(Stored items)
◇ ◇ ◇ ◇ ◇
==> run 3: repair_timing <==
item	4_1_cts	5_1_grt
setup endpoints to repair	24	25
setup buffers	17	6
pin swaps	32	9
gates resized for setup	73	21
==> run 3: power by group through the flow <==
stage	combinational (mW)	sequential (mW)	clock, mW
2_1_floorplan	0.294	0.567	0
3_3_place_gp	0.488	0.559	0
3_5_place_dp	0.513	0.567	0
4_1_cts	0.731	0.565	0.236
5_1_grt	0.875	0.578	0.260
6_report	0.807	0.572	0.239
$ cat config.mk
export PLATFORM = sky130hd
export DESIGN_NAME = ep0rx_status
export DESIGN_NICKNAME = d
export VERILOG_FILES = /design/src/rtl/ep0rx_pkg.sv /design/src/rtl/ep0rx_stage.sv /design/src/rtl/ep0rx_fifo_gate.sv /design/src/rtl/ep0rx_status_reg.sv /design/src/rtl/ep0rx_status.sv
export SDC_FILE = /design/constraint.sdc
export NUM_CORES = 1
export LEC_CHECK = 0
export BUFFER_PORTS_ARGS = -buffer_cell sky130_fd_sc_hd__buf_2
export CAP_MARGIN = 5
export CORE_MARGIN = 4
export CORE_UTILIZATION = 49
export CTS_CLUSTER_DIAMETER = 30
export DETAILED_ROUTE_END_ITERATION = 6
export HOLD_SLACK_MARGIN = 0.06
export PLACE_DENSITY = 0.9
export SYNTH_ARGS = -nofsm -noshare
export SYNTH_HDL_FRONTEND = slang
export SYNTH_SLANG_ARGS = --single-unit
$ cat constraint.sdc
create_clock -name clk -period 4.6 [get_ports clk]
set_input_delay 0.23 -clock clk [delete_from_list [all_inputs] [get_ports clk]]
set_output_delay 0.23 -clock clk [all_outputs]
set_load 0.02 [all_outputs]
$ cat src/rtl/ep0rx_pkg.sv
package ep0rx_pkg;

  typedef enum logic [1:0] {
    TOK_SETUP = 2'b00,
    TOK_OUT   = 2'b01,
    TOK_IN    = 2'b10,
    TOK_RSVD  = 2'b11
  } tok_e;

  typedef enum logic [1:0] {
    STG_IDLE  = 2'b00,
    STG_SETUP = 2'b01,
    STG_OUT   = 2'b10
  } stage_e;

  localparam int unsigned BIT_SETUP = 0;
  localparam int unsigned BIT_OUT   = 1;
  localparam int unsigned BIT_IN    = 2;
  localparam int unsigned BIT_TOG   = 3;
  localparam int unsigned CNT_LSB   = 4;

  // OUT packet may refresh count and toggle
  function automatic logic out_count_ok(input logic stall, input logic out_en,
                                        input logic out_status);
    return !stall && (out_en || out_status);
  endfunction

  // OUT packet payload may land in the FIFO
  function automatic logic out_store_ok(input logic stall, input logic out_en,
                                        input logic out_status);
    return out_en && !stall && !out_status;
  endfunction

  // stored count: payload bytes plus trailing CRC bytes
  function automatic int unsigned with_crc(input int unsigned nbytes,
                                           input int unsigned crc_bytes);
    return nbytes + crc_bytes;
  endfunction

  function automatic logic tok_is_real(input logic [1:0] kind);
    return kind != TOK_RSVD;
  endfunction

endpackage

$ cat src/rtl/ep0rx_stage.sv
module ep0rx_stage
  import ep0rx_pkg::*;
#(
  parameter int unsigned CNT_W     = 4,
  parameter int unsigned CRC_BYTES = 2
) (
  input  logic             clk,
  input  logic             rst_n,
  input  logic             tok_valid,
  input  logic [1:0]       tok_kind,
  input  logic             byte_valid,
  input  logic             pkt_end,
  output stage_e           stage,
  output logic [CNT_W-1:0] byte_idx,
  output logic [CNT_W-1:0] pkt_bytes
);
  localparam logic [CNT_W-1:0] DATA_MAX = CNT_W'((2 ** CNT_W) - 1 - CRC_BYTES);

  logic tok_hit;
  logic can_count;

  assign tok_hit   = tok_valid && tok_is_real(tok_kind);
  assign can_count = byte_valid && (byte_idx != DATA_MAX);
  assign pkt_bytes = can_count ? byte_idx + CNT_W'(1) : byte_idx;

  always_ff @(posedge clk) begin
    if (!rst_n) begin
      stage    <= STG_IDLE;
      byte_idx <= '0;
    end else if (tok_hit) begin
      byte_idx <= '0;
      case (tok_kind)
        TOK_SETUP: stage <= STG_SETUP;
        TOK_OUT:   stage <= STG_OUT;
        default:   stage <= STG_IDLE;
      endcase
    end else if (pkt_end) begin
      stage    <= STG_IDLE;
      byte_idx <= '0;
    end else if (can_count) begin
      byte_idx <= byte_idx + CNT_W'(1);
    end
  end
endmodule

$ cat src/rtl/ep0rx_fifo_gate.sv
module ep0rx_fifo_gate
  import ep0rx_pkg::*;
#(
  parameter int unsigned DEPTH  = 8,
  parameter int unsigned CNT_W  = 4,
  parameter int unsigned DATA_W = 8,
  localparam int unsigned ADDR_W = $clog2(DEPTH)
) (
  input  stage_e            stage,
  input  logic              byte_valid,
  input  logic [CNT_W-1:0]  byte_idx,
  input  logic [DATA_W-1:0] byte_data,
  input  logic              mode_stall,
  input  logic              mode_out_en,
  input  logic              mode_out_status,
  input  logic              fw_wr_req,
  input  logic              setup_flag,
  output logic              fifo_we,
  output logic [ADDR_W-1:0] fifo_addr,
  output logic [DATA_W-1:0] fifo_wdata,
  output logic              fw_wr_grant
);
  logic in_range;
  logic accept;

  assign in_range = 32'(byte_idx) < DEPTH;

  always_comb begin
    case (stage)
      STG_SETUP: accept = 1'b1;
      STG_OUT:   accept = out_store_ok(mode_stall, mode_out_en, mode_out_status);
      default:   accept = 1'b0;
    endcase
  end

  assign fifo_we     = byte_valid && accept && in_range;
  assign fifo_addr   = byte_idx[ADDR_W-1:0];
  assign fifo_wdata  = byte_data;
  assign fw_wr_grant = fw_wr_req && !setup_flag;
endmodule

$ cat src/rtl/ep0rx_status_reg.sv
module ep0rx_status_reg
  import ep0rx_pkg::*;
#(
  parameter int unsigned CNT_W     = 4,
  parameter int unsigned CRC_BYTES = 2,
  localparam int unsigned STAT_W   = CNT_LSB + CNT_W
) (
  input  logic              clk,
  input  logic              rst_n,
  input  logic              tok_valid,
  input  logic [1:0]        tok_kind,
  input  logic              pkt_end,
  input  logic              pkt_toggle,
  input  stage_e            stage,
  input  logic [CNT_W-1:0]  pkt_bytes,
  input  logic              mode_stall,
  input  logic              mode_out_en,
  input  logic              mode_out_status,
  input  logic              cpu_wr,
  output logic [STAT_W-1:0] stat_q,
  output logic              upd,
  output logic              irq
);
  logic              tok_hit;
  logic              upd_q;
  logic [CNT_W-1:0]  cnt_new;
  logic [STAT_W-1:0] stat_d;

  assign tok_hit = tok_valid && tok_is_real(tok_kind);
  assign cnt_new = CNT_W'(with_crc(32'(pkt_bytes), CRC_BYTES));

  always_comb begin
    case (stage)
      STG_SETUP: upd = pkt_end;
      STG_OUT:   upd = pkt_end && out_count_ok(mode_stall, mode_out_en, mode_out_status);
      default:   upd = 1'b0;
    endcase
  end

  always_comb begin
    stat_d = stat_q;
    if (cpu_wr) begin
      if (stage != STG_SETUP) stat_d[BIT_SETUP] = 1'b0;
      stat_d[BIT_OUT] = 1'b0;
      stat_d[BIT_IN]  = 1'b0;
      stat_d[STAT_W-1:CNT_LSB] = '0;
    end
    if (tok_hit) begin
      stat_d[BIT_OUT] = (tok_kind == TOK_OUT);
      stat_d[BIT_IN]  = (tok_kind == TOK_IN);
      if (tok_kind == TOK_SETUP) stat_d[BIT_SETUP] = 1'b1;
    end
    if (upd) begin
      stat_d[BIT_TOG] = pkt_toggle;
      stat_d[STAT_W-1:CNT_LSB] = cnt_new;
    end
  end

  always_ff @(posedge clk) begin
    if (!rst_n) begin
      stat_q <= '0;
      upd_q  <= 1'b0;
      irq    <= 1'b0;
    end else begin
      stat_q <= stat_d;
      upd_q  <= upd;
      irq    <= upd_q;
    end
  end
endmodule

$ cat src/rtl/ep0rx_status.sv
module ep0rx_status
  import ep0rx_pkg::*;
#(
  parameter int unsigned DEPTH     = 8,
  parameter int unsigned CNT_W     = 4,
  parameter int unsigned CRC_BYTES = 2,
  parameter int unsigned DATA_W    = 8,
  localparam int unsigned ADDR_W   = $clog2(DEPTH),
  localparam int unsigned STAT_W   = CNT_LSB + CNT_W
) (
  input  logic              clk,
  input  logic              rst_n,
  input  logic              tok_valid,
  input  logic [1:0]        tok_kind,
  input  logic              byte_valid,
  input  logic [DATA_W-1:0] byte_data,
  input  logic              pkt_end,
  input  logic              pkt_toggle,
  input  logic              mode_stall,
  input  logic              mode_out_en,
  input  logic              mode_out_status,
  input  logic              cpu_wr,
  input  logic              fw_wr_req,
  output logic [STAT_W-1:0] stat,
  output logic              fifo_we,
  output logic [ADDR_W-1:0] fifo_addr,
  output logic [DATA_W-1:0] fifo_wdata,
  output logic              fw_wr_grant,
  output logic              ep0_irq
);
  // internal events brought out for the checker
  stage_e           stage;
  logic [CNT_W-1:0] byte_idx;
  logic [CNT_W-1:0] pkt_bytes;
  logic             upd;

  ep0rx_stage #(.CNT_W(CNT_W), .CRC_BYTES(CRC_BYTES)) u_stage (
    .clk(clk), .rst_n(rst_n), .tok_valid(tok_valid), .tok_kind(tok_kind),
    .byte_valid(byte_valid), .pkt_end(pkt_end), .stage(stage),
    .byte_idx(byte_idx), .pkt_bytes(pkt_bytes)
  );

  ep0rx_fifo_gate #(.DEPTH(DEPTH), .CNT_W(CNT_W), .DATA_W(DATA_W)) u_gate (
    .stage(stage), .byte_valid(byte_valid), .byte_idx(byte_idx),
    .byte_data(byte_data), .mode_stall(mode_stall), .mode_out_en(mode_out_en),
    .mode_out_status(mode_out_status), .fw_wr_req(fw_wr_req),
    .setup_flag(stat[BIT_SETUP]), .fifo_we(fifo_we), .fifo_addr(fifo_addr),
    .fifo_wdata(fifo_wdata), .fw_wr_grant(fw_wr_grant)
  );

  ep0rx_status_reg #(.CNT_W(CNT_W), .CRC_BYTES(CRC_BYTES)) u_reg (
    .clk(clk), .rst_n(rst_n), .tok_valid(tok_valid), .tok_kind(tok_kind),
    .pkt_end(pkt_end), .pkt_toggle(pkt_toggle), .stage(stage),
    .pkt_bytes(pkt_bytes), .mode_stall(mode_stall), .mode_out_en(mode_out_en),
    .mode_out_status(mode_out_status), .cpu_wr(cpu_wr), .stat_q(stat),
    .upd(upd), .irq(ep0_irq)
  );
endmodule

---- Word-level counts from Yosys, hierarchy flattened ----
Cells that the tools add are included.
word-level totals
  flip-flop bits (word level) ............. 16
  output and inout port bits .............. 22
cells by class
  add/subtract/negate cells ............... 2
  $lt $le $gt $ge ......................... 1
  equality and inequality tests ........... 7
  multiplexer cells ....................... 12
  bitwise gates (word level) .............. 1
  reductions and logical operators ........ 18
operator list
  operator                                               number
  logical AND 1 bit                                      9
  2-to-1 mux 4 bit                                       2
  2-to-1 mux 3 bit                                       2
  nonzero test 2 bit                                     3
  2-to-1 mux 5 bit                                       1
  adder 4 x 1 -> 4 bit, second input constant            1
  adder 4 x 2 -> 4 bit, second input constant            1
  equality test 2 x 1 -> 1 bit, second input constant    2
  equality test 2 bit, second input constant             2
  less-than comparator 4 bit, second input constant      1
  2-to-1 mux 2 bit                                       2
  inequality test 4 bit, second input constant           1
  one-hot mux 1 bit (2 select lines)                     2
  one-hot mux 2 bit (2 select lines)                     1
  zero test 1 bit                                        3
  OR reduction 3 bit                                     1
  zero test 2 bit                                        1
  2-to-1 mux 1 bit                                       2
  inequality test 2 x 1 -> 1 bit, second input constant  1
  inequality test 2 bit, second input constant           1
  logical OR 1 bit                                       1
  NOT 1 bit                                              1

---- Depth between registers and ports, before layout ----
Gate-level depths: netlist (run 1).
  depth in word-level cells ............... 6
  depth in mapped cells ................... 7
  gate-level depth less buffers ........... 7

---- Modules after synthesis ----
A second synthesis (run 1) with hierarchy kept.
unflattened totals
  cells, all modules ...................... 110
  area, all modules ....................... 967.2 um2
modules (own cells, without submodules)
  module            times used  cells an instance  area each (um2)  seq. area each (um2)
  ep0rx_status_reg  1           51                 464.2            200.2
  ep0rx_stage       1           40                 355.3            120.1
  ep0rx_fifo_gate   1           19                 147.6            0.0

---- Least setup slack after synthesis (run 1) ----
OpenSTA, ideal clock, no wires.
  path type ............................... register to output
  start ................................... register u_stage.stage[0]
  end ..................................... output port fifo_we
  arrival time ............................ 1.448 ns
  required time ........................... 4.370 ns
  setup slack ............................. 2.922 ns
  cell stages (with the launch flop) ...... 6
  path buffers ............................ 0
  cell sequence ........................... dfxtp_1 > inv_1 > ha_1 > nor2b_1 > a31oi_1 > nor4_1
on the way
  longest elaborated chain between the ends .. 4
ends and longest elaborated chain
  what                                                                        line                   RTL
  start: declaration                                                          ep0rx_stage.sv:13      output stage_e stage,
  start signal: assignment                                                    ep0rx_stage.sv:28      stage <= STG_IDLE;
  start signal: assignment                                                    ep0rx_stage.sv:33      TOK_SETUP: stage <= STG_SETUP;
  start signal: assignment                                                    ep0rx_stage.sv:34      TOK_OUT: stage <= STG_OUT;
  equality test 2 bit / equality test 2 x 1 -> 1 bit (equally long branches)  ep0rx_fifo_gate.sv:29  case (stage)
  one-hot mux 1 bit (2 select lines) (*)                                      ep0rx_fifo_gate.sv:29
  logical AND 1 bit (*) (2 in a row)                                          ep0rx_fifo_gate.sv:36  assign fifo_we = byte_valid && accept && in_range;
  end: declaration                                                            ep0rx_status.sv:25     output logic fifo_we,
Mark *: on every way between the ends. The rest lies on a longest branch, timed or not.

---- Final worst setup path (run 1) ----
Same ends and word-level chain as after synthesis.

==> out/metrics.yaml, run 1 <==
synth:
  yosysSeqAreaShare: 0.341
  synthTopCellsByCount: "dfxtp_1 (16), buf_4 (12), a21oi_1 (9), nand2_1 (9)"
  yosys-top-cells-area: "dfxtp_1 (34%), buf_4 (9.6%), ha_1 (5.3%), a21oi_1 (4.8%), nor2b_1 (4.7%)"
  synth_area_leader_cell: "dfxtp_1"
  synth-main-ff-cell: "dfxtp_1"
  yosys_warnings: 0
  netlist.area_leader.share: 0.341
  synthArstFlopShare: 0
  syn_avg_cell_area_um2: 8.45
  yosys.cell_types.count: 35
  synth-edff-count: 0
  synthMostInstantiatedCell: "dfxtp_1"
  syn_nets: 136
  syn_inst: 111
  netlist_area_um2: 938
  synth_seq_cells: 16
final_layout:
  multi_input_area_um2: 493
  n_fill_cell: 151
  syn2layout_area_growth_pct: 10.5
  final_area_mm2: 0.00104
  drive_gt1_frac: 0.260
  regArea_um2: 320
  fin_nets: 153
  antenna_cells: 0
clock_tree:
  hold_buffers: 0
  cts_tree: "done"
  postCtsSetupBuffers: 0
  cts_buffer_depth: 2
  clock_latency_ps: 290
  cts_resized: 0
  cts_root_buf: "clkbuf_4"
  htreeDepth: 1
  cts_buffers: 3
  clk_pin_slew_worst_paths_ps: 100
  clock-sinks: 16
place:
  io_buffers: 26
  gp_congestion: 0.738
  post_dp_cell_area_mm2: 0.00100
  dp_hpwl_um: 1490
routing:
  drc_errors: 0
  ant_nets: 0
  drtPass1Iterations: 4
  first_iter_violations: 19
  vias_per_cell: 5.18
  vias: 787
  wirelength_um: 1940
  routedWlPerCell_um: 12.8
setup_path:
  path_cells: "inv_1, ha_1, nor2b_1, a31oi_1, nor4_1, buf_2"
  cp-start-kind: "register"
  critPathKind: "reg -> out"
  cp_num_buf_inv: 2
  slowest_delay_ps: 340
  required_ps: 4370
  rr_startpoint: "u_stage.byte_idx[1]$_SDFF_PP0_"
  crit_slowest_cell: "dfxtp_1"
  cp.arrival_ps: 1590
  cpLargestDelayFamily: "simple AND/OR/NAND/NOR gates"
  rrSetupSlack_ps: 2820
  path_max_fanout: 3
  crit_start: "u_stage.stage[0]$_SDFFE_PN0P_"
  end_kind: "primary output"
worst_hold_path:
  worstHoldStart: "pkt_toggle"
  hold_path.class: "in -> reg"
sta:
  final.setup.tns_ps: 0
  hold_violations: 0
  finalCritPeriodShare: 0.396
  setup_viol: 0
  worstMarginPinSlew_ps: 428
  drv_slew: 0
  min_period_ps: 1820
  clock.fmax_ghz: 0.549
  slew_headroom: 0.713
  fin_worst_skew_ps: 4.51
  rsz0062_at_grt: "false"
global_route:
  grt_pass1_wl_um: 3270
  grt_max_degree: 13
  grt_overflow_total: 0
  antenna_found_initial: 0
  grt_usage: 0.164
  grt_pass1_vias: 770
power:
  vdd_drop_max_v: 0.000159
  power.share.sequential: 0.531
  leakagePower_nw: 0.454
  internal_power_mw: 0.202
  power.density_mw_per_mm2: 260
  swShare: 0.248
  p_comb_frac: 0.119
  power_switching_mw: 0.0668
  clkPwrFrac: 0.350
floorplanning:
  die_h_um: 51.8
  dieArea_mm2: 0.00268
  coreArea_mm2: 0.00176
  ios: 43
  rows: 15
  start_util: 0.532
  die_x_um: 51.8
job:
  maxCapViolCount: 0
run_status:
  status: "complete, no violations"
[worst min-delay path, stage by stage]
cell and delay (ps):
buf_2 70, mux2i_1 50, nor2b_1 100
[placed cells by master, fill, tap and decap left out, types with 3 or more instances in the layout]
master     n
a21oi_1    9
buf_2     26
clkbuf_4   3
dfxtp_1   16
ha_1       4
inv_1      7
mux2i_1    3
nand2_1    9
nand2b_1   5
nor2_1     7
nor2b_1    7
[area by class of cell]
type,instances,area share
repair buffers,26,0.125
inverters,7,0.0253
clock buffers,4,0.0350
flip-flops and latches,16,0.309
well taps,25,0.0302
multi-input cells,74,0.475
[path summary, 6_finish.rpt]
check / cells past startpoint / endpoint
worst max-delay path: 6 / fifo_we
worst min-delay path: 3 / u_reg.stat_q[3]$_SDFFE_PN0P_
worst max register to register: 7 / u_reg.stat_q[7]$_SDFFE_PN0P_
worst min register to register: 1 / u_reg.irq$_SDFF_PN0_
[through the flow]
stage | util | hold WS (ps) | power (mW) | setup WS (ps) | instances
floorplan | - | 399 | 0.176 | 2920 | 111
global placement | 0.567 | 416 | 0.177 | 3010 | 148
detailed placement | 0.567 | 420 | 0.178 | 2900 | 148
CTS | 0.588 | 196 | 0.272 | 2760 | 152
global route | 0.588 | 222 | 0.281 | 2600 | 152
finish | 0.588 | 198 | 0.269 | 2780 | 152
[power groups by stage]
stage | Sequential (mW) | Clock (mW) | Combinational [mW]
3_3_place_gp | 0.146 | 0 | 0.0310
2_1_floorplan | 0.147 | 0 | 0.0294
3_5_place_dp | 0.146 | 0 | 0.0318
6_report | 0.143 | 0.0942 | 0.0321
4_1_cts | 0.143 | 0.0968 | 0.0321
5_1_grt | 0.143 | 0.102 | 0.0354
[flip-flops by register name, summed over array words and instances (netlist names)]
signal            flops
u_stage.byte_idx      4
u_reg.irq             1
u_stage.stage         2
u_reg.stat_q          8
u_reg.upd_q           1
[cell families after synthesis]
group                    after synthesis  synth area share
XOR/XNOR                               3            0.0280
buffers and inverters                 21             0.133
AND/OR/NAND/NOR                       43             0.260
flip-flops                            16             0.341
adder cells (fa/ha/maj)                4            0.0533
AO/OA/AOI/OAI                         21             0.152
multiplexers                           3            0.0320
[per-layer routing]
metal,vias up,track usage,wire length (µm)
met1,352,0.179,770
met3,4,0.0602,167
met5,-,0,0
met4,0,0.0917,32
met2,32,0.273,971
li1,399,-,-
Note: power is estimated with default switching activity, not from simulation.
◇ ◇ ◇ ◇ ◇
> Work required:
Give back precisely the lines above that start at the line containing "cp.arrival_ps: 1590" and end at the line containing "worst min-delay path: 3", inclusive. No other lines belong in the output.

> Expected output:
  cp.arrival_ps: 1590
  cpLargestDelayFamily: "simple AND/OR/NAND/NOR gates"
  rrSetupSlack_ps: 2820
  path_max_fanout: 3
  crit_start: "u_stage.stage[0]$_SDFFE_PN0P_"
  end_kind: "primary output"
worst_hold_path:
  worstHoldStart: "pkt_toggle"
  hold_path.class: "in -> reg"
sta:
  final.setup.tns_ps: 0
  hold_violations: 0
  finalCritPeriodShare: 0.396
  setup_viol: 0
  worstMarginPinSlew_ps: 428
  drv_slew: 0
  min_period_ps: 1820
  clock.fmax_ghz: 0.549
  slew_headroom: 0.713
  fin_worst_skew_ps: 4.51
  rsz0062_at_grt: "false"
global_route:
  grt_pass1_wl_um: 3270
  grt_max_degree: 13
  grt_overflow_total: 0
  antenna_found_initial: 0
  grt_usage: 0.164
  grt_pass1_vias: 770
power:
  vdd_drop_max_v: 0.000159
  power.share.sequential: 0.531
  leakagePower_nw: 0.454
  internal_power_mw: 0.202
  power.density_mw_per_mm2: 260
  swShare: 0.248
  p_comb_frac: 0.119
  power_switching_mw: 0.0668
  clkPwrFrac: 0.350
floorplanning:
  die_h_um: 51.8
  dieArea_mm2: 0.00268
  coreArea_mm2: 0.00176
  ios: 43
  rows: 15
  start_util: 0.532
  die_x_um: 51.8
job:
  maxCapViolCount: 0
run_status:
  status: "complete, no violations"
[worst min-delay path, stage by stage]
cell and delay (ps):
buf_2 70, mux2i_1 50, nor2b_1 100
[placed cells by master, fill, tap and decap left out, types with 3 or more instances in the layout]
master     n
a21oi_1    9
buf_2     26
clkbuf_4   3
dfxtp_1   16
ha_1       4
inv_1      7
mux2i_1    3
nand2_1    9
nand2b_1   5
nor2_1     7
nor2b_1    7
[area by class of cell]
type,instances,area share
repair buffers,26,0.125
inverters,7,0.0253
clock buffers,4,0.0350
flip-flops and latches,16,0.309
well taps,25,0.0302
multi-input cells,74,0.475
[path summary, 6_finish.rpt]
check / cells past startpoint / endpoint
worst max-delay path: 6 / fifo_we
worst min-delay path: 3 / u_reg.stat_q[3]$_SDFFE_PN0P_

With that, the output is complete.